[Collected data entries]
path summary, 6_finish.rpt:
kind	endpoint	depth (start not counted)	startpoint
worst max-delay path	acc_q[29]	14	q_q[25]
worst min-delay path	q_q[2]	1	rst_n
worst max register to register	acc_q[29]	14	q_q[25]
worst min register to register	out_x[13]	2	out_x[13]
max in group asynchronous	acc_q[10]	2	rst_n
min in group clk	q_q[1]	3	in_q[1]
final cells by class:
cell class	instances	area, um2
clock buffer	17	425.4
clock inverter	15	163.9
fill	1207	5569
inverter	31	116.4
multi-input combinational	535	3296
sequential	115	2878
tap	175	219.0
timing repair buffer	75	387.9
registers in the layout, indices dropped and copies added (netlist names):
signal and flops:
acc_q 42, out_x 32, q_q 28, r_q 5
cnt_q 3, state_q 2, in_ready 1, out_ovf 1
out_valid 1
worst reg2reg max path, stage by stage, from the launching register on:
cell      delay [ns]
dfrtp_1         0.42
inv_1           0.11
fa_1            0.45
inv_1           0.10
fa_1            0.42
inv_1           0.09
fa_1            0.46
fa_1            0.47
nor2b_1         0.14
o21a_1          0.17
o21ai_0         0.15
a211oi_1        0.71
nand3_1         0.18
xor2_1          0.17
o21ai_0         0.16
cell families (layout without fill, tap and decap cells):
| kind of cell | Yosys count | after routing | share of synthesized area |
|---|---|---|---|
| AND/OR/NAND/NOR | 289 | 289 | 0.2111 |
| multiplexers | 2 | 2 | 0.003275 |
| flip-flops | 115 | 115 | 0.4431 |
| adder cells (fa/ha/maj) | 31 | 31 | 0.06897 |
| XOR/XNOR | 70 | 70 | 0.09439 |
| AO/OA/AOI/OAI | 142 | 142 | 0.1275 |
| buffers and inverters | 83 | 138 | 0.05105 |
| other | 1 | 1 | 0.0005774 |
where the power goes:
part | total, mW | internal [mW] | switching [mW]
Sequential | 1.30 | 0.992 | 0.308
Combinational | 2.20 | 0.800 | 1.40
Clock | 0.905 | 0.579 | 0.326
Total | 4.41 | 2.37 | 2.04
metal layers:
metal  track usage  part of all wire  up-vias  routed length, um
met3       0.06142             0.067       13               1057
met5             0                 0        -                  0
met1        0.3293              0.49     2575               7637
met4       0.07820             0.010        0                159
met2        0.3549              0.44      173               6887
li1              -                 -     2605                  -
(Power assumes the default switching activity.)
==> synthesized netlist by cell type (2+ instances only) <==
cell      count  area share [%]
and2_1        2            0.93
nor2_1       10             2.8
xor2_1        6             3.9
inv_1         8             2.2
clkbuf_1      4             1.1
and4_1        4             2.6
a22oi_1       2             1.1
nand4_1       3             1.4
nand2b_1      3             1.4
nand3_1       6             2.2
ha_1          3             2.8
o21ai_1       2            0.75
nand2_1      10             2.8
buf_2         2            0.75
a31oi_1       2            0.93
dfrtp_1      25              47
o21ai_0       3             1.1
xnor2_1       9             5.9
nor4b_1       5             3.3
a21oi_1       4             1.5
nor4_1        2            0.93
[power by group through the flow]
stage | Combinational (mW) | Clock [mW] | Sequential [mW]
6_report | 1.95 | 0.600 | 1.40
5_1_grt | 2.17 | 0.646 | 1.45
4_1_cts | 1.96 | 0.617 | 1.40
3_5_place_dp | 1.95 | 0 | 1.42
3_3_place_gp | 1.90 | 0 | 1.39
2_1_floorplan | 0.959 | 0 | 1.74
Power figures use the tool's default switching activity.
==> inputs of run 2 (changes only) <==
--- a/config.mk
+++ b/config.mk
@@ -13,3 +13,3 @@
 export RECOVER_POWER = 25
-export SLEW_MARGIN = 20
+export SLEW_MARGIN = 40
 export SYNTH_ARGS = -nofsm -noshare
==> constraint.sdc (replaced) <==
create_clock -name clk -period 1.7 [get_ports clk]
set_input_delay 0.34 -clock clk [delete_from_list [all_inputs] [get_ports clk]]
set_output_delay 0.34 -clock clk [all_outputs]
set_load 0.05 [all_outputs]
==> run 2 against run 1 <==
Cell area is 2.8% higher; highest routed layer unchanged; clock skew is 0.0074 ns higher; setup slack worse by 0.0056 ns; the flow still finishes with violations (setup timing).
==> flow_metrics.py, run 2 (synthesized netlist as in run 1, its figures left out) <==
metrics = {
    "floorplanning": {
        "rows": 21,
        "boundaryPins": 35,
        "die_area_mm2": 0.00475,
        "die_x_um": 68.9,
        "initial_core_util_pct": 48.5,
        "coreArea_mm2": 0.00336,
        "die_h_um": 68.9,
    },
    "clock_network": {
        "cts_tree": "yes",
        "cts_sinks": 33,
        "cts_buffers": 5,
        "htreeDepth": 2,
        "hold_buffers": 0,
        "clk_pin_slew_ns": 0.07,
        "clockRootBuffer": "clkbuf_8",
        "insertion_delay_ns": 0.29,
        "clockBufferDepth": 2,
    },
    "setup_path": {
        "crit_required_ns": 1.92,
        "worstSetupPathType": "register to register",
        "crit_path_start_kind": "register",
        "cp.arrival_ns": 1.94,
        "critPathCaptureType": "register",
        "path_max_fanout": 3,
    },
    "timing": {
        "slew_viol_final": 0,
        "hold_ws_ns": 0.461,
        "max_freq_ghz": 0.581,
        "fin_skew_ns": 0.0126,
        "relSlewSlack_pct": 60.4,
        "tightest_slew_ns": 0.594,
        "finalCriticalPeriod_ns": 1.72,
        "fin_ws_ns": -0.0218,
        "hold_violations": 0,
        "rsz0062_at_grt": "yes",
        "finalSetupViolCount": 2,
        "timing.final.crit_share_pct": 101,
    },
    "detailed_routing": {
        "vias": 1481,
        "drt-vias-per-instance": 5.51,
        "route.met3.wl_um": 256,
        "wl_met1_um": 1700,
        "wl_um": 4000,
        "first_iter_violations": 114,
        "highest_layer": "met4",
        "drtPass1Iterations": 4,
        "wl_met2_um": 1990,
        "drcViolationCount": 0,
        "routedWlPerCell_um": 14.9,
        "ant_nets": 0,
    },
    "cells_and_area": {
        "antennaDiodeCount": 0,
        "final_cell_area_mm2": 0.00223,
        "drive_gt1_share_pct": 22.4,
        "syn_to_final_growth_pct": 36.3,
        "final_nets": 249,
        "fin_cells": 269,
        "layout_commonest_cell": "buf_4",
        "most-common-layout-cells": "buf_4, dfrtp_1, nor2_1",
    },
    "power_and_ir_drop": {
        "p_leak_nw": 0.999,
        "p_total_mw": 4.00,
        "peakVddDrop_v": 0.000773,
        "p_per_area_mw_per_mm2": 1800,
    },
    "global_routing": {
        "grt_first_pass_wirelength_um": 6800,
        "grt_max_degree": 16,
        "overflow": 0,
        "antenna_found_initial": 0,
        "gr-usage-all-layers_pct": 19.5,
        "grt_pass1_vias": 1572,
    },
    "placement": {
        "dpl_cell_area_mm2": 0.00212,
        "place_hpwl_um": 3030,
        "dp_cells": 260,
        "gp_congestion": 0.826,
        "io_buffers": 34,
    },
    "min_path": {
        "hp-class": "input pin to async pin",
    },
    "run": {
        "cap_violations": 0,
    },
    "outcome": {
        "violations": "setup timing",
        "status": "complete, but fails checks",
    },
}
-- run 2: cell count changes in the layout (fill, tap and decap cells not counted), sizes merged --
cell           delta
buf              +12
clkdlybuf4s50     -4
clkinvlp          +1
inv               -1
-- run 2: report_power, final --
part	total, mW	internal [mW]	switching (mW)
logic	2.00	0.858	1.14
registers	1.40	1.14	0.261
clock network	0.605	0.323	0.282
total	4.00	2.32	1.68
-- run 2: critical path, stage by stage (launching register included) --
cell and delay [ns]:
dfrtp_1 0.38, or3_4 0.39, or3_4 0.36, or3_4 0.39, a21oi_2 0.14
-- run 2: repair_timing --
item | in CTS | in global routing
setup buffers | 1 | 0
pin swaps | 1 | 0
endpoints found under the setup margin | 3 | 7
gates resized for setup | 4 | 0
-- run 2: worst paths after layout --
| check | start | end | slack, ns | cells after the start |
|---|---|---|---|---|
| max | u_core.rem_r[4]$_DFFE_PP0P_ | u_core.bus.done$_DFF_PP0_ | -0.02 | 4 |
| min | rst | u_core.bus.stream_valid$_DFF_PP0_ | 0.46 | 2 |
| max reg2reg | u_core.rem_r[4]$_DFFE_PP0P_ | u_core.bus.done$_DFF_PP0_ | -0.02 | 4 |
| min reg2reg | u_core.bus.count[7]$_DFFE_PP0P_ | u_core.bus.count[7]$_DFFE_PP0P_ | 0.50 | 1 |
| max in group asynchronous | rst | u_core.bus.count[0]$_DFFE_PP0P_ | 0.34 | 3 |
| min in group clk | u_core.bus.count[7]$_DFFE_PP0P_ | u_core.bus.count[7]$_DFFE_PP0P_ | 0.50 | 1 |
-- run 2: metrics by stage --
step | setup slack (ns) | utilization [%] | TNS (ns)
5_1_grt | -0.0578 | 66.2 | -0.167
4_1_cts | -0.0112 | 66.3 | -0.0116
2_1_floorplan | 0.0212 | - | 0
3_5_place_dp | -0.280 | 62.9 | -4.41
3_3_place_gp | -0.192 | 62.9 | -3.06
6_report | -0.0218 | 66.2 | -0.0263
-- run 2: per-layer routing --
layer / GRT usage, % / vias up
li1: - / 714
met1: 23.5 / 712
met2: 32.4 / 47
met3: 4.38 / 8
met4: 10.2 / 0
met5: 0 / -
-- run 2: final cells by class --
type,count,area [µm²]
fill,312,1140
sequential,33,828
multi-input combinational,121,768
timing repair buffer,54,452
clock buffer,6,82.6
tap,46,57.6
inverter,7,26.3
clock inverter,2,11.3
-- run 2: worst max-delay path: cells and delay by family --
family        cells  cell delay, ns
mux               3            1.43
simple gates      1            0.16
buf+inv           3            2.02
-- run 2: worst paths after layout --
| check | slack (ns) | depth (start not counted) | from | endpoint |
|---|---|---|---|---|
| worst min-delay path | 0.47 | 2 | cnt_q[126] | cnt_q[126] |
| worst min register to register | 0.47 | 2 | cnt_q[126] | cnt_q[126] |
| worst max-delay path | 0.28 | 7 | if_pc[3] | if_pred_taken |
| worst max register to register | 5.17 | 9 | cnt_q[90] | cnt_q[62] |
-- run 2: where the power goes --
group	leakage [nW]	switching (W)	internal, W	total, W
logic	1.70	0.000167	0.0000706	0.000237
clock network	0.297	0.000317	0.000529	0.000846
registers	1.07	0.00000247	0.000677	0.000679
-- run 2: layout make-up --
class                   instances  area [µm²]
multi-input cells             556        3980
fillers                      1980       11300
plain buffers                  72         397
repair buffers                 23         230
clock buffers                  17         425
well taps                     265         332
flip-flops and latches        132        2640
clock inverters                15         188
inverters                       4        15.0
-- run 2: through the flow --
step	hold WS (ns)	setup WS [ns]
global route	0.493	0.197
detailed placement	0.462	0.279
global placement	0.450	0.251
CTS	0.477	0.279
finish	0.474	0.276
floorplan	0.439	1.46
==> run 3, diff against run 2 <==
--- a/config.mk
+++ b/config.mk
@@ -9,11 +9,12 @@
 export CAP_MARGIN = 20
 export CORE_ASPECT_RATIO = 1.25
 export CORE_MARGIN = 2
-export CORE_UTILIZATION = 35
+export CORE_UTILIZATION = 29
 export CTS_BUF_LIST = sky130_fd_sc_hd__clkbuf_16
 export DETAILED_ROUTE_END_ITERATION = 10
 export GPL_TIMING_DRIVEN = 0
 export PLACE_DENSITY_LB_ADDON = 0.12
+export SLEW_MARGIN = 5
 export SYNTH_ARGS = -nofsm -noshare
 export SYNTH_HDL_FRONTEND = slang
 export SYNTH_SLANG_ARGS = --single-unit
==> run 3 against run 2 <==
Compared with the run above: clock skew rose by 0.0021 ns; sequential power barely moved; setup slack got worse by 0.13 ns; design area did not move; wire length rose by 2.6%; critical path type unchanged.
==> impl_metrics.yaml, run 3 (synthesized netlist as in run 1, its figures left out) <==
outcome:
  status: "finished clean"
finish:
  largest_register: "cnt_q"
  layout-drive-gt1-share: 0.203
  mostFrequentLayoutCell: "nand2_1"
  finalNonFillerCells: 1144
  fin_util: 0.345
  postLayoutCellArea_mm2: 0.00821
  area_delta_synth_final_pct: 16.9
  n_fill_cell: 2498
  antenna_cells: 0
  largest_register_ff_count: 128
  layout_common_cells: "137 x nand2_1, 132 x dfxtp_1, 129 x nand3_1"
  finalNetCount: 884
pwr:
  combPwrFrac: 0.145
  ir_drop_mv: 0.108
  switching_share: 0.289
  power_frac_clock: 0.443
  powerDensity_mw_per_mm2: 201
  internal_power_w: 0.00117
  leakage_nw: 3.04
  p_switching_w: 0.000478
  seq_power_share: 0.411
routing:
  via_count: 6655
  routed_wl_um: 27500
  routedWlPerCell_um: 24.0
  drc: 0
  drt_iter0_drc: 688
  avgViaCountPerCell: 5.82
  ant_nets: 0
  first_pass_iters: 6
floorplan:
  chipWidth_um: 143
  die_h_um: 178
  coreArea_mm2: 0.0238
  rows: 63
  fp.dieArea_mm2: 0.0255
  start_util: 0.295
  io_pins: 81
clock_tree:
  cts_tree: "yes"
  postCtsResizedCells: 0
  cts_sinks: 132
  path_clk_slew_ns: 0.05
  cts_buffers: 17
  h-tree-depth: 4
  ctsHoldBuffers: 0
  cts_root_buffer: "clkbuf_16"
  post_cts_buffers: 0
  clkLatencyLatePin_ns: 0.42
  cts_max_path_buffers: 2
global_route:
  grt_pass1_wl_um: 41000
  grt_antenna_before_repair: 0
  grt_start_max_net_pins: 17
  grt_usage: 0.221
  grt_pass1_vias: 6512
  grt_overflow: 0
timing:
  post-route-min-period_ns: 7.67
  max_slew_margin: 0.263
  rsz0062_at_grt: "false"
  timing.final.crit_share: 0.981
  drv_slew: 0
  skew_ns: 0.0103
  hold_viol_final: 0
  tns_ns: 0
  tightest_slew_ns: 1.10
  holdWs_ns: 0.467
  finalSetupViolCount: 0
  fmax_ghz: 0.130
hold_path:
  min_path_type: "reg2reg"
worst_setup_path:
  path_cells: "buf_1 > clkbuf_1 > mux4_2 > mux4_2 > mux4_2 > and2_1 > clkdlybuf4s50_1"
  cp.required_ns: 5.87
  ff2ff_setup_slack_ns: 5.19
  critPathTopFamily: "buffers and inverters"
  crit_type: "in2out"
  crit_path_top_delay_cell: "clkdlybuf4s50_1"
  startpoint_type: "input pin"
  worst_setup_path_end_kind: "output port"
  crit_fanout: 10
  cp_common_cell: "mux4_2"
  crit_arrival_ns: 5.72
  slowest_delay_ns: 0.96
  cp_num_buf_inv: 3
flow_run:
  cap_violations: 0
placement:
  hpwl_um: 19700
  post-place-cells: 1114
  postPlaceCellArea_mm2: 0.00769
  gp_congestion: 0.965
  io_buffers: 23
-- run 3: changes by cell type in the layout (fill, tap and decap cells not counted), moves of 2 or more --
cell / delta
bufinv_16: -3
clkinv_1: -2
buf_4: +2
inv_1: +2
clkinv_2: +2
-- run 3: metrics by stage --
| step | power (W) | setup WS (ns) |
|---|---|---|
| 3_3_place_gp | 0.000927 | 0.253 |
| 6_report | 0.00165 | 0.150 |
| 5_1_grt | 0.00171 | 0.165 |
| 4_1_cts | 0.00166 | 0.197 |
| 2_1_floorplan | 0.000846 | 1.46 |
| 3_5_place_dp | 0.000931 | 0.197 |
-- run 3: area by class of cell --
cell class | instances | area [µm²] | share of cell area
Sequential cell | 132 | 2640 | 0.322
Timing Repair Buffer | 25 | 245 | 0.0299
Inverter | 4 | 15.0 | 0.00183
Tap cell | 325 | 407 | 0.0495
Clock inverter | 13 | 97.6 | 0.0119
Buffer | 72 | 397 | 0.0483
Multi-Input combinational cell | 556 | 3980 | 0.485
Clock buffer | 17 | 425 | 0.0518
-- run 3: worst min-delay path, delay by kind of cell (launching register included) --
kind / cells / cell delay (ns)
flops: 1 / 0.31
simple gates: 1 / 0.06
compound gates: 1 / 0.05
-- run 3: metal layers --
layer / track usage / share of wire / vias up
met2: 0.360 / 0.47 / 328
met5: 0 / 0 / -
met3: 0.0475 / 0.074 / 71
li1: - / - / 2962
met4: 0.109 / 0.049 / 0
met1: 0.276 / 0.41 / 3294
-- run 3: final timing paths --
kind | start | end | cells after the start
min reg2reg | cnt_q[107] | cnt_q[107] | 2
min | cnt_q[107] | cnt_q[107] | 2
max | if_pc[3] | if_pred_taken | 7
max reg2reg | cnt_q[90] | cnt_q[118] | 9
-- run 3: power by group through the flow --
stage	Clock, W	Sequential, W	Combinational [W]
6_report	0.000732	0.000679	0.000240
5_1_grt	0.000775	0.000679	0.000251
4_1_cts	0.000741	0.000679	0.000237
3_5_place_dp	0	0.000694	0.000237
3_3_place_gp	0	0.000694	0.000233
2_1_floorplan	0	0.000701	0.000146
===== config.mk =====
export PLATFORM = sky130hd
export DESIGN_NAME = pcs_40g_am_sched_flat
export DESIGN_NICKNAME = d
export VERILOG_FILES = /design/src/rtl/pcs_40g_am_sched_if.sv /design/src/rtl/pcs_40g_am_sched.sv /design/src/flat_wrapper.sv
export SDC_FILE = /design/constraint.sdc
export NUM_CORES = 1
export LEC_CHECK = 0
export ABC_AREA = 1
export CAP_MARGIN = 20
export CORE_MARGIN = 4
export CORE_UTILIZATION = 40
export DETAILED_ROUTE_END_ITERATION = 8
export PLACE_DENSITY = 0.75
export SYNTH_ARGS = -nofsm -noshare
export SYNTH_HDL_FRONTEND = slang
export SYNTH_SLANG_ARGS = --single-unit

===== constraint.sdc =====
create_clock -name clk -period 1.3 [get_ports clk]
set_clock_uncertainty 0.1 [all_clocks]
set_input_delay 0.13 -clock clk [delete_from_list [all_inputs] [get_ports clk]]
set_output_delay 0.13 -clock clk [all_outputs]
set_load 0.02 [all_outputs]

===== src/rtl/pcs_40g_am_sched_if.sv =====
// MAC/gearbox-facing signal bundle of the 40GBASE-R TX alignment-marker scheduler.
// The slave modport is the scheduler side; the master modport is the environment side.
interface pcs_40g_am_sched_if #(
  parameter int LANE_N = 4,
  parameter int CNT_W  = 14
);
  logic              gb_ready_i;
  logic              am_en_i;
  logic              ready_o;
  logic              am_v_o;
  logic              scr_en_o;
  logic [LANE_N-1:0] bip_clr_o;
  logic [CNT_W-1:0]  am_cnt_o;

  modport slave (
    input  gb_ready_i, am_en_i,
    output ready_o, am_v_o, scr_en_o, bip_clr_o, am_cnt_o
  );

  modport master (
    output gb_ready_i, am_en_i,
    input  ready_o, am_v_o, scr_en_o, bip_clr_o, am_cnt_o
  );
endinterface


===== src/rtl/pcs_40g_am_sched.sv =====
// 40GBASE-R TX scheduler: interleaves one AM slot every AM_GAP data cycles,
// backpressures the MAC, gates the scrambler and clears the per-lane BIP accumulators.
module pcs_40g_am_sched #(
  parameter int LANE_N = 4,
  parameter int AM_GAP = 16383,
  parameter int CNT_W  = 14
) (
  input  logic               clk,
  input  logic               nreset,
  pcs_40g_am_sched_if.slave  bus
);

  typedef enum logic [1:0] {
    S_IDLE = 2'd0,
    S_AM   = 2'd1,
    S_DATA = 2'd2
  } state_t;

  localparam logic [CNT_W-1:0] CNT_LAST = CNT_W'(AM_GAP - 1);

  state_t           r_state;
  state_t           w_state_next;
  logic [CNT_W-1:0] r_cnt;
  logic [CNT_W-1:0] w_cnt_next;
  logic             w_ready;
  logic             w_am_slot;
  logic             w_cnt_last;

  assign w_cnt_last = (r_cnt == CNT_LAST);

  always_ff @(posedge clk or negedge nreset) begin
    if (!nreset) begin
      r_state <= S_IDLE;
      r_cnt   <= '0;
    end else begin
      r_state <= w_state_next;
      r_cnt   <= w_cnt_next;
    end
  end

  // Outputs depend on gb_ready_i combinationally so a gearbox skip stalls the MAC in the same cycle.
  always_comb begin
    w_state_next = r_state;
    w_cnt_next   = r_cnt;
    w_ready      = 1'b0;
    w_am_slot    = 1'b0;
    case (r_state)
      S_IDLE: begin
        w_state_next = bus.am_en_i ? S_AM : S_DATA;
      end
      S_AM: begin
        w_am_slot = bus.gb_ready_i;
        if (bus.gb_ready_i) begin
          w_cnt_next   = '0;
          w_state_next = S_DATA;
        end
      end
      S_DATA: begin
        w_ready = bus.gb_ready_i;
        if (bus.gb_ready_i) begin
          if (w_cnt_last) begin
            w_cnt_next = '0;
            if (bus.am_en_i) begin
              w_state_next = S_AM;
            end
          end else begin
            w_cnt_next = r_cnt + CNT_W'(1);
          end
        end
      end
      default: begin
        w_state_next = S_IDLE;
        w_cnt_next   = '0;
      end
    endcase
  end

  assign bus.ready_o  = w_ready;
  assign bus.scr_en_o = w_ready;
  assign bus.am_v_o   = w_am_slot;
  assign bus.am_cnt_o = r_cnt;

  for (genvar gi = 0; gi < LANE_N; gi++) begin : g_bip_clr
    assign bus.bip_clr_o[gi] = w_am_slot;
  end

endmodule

• **PROBLEM TO WORK ON**
Given the records above, return exactly the lines starting at the line containing "max | u_core.rem_r[4]$_DFFE_PP0P_" and ending at the line containing "-- run 2: per-layer", including both.

• **WRITTEN ANSWER**
| max | u_core.rem_r[4]$_DFFE_PP0P_ | u_core.bus.done$_DFF_PP0_ | -0.02 | 4 |
| min | rst | u_core.bus.stream_valid$_DFF_PP0_ | 0.46 | 2 |
| max reg2reg | u_core.rem_r[4]$_DFFE_PP0P_ | u_core.bus.done$_DFF_PP0_ | -0.02 | 4 |
| min reg2reg | u_core.bus.count[7]$_DFFE_PP0P_ | u_core.bus.count[7]$_DFFE_PP0P_ | 0.50 | 1 |
| max in group asynchronous | rst | u_core.bus.count[0]$_DFFE_PP0P_ | 0.34 | 3 |
| min in group clk | u_core.bus.count[7]$_DFFE_PP0P_ | u_core.bus.count[7]$_DFFE_PP0P_ | 0.50 | 1 |
-- run 2: metrics by stage --
step | setup slack (ns) | utilization [%] | TNS (ns)
5_1_grt | -0.0578 | 66.2 | -0.167
4_1_cts | -0.0112 | 66.3 | -0.0116
2_1_floorplan | 0.0212 | - | 0
3_5_place_dp | -0.280 | 62.9 | -4.41
3_3_place_gp | -0.192 | 62.9 | -3.06
6_report | -0.0218 | 66.2 | -0.0263
-- run 2: per-layer routing --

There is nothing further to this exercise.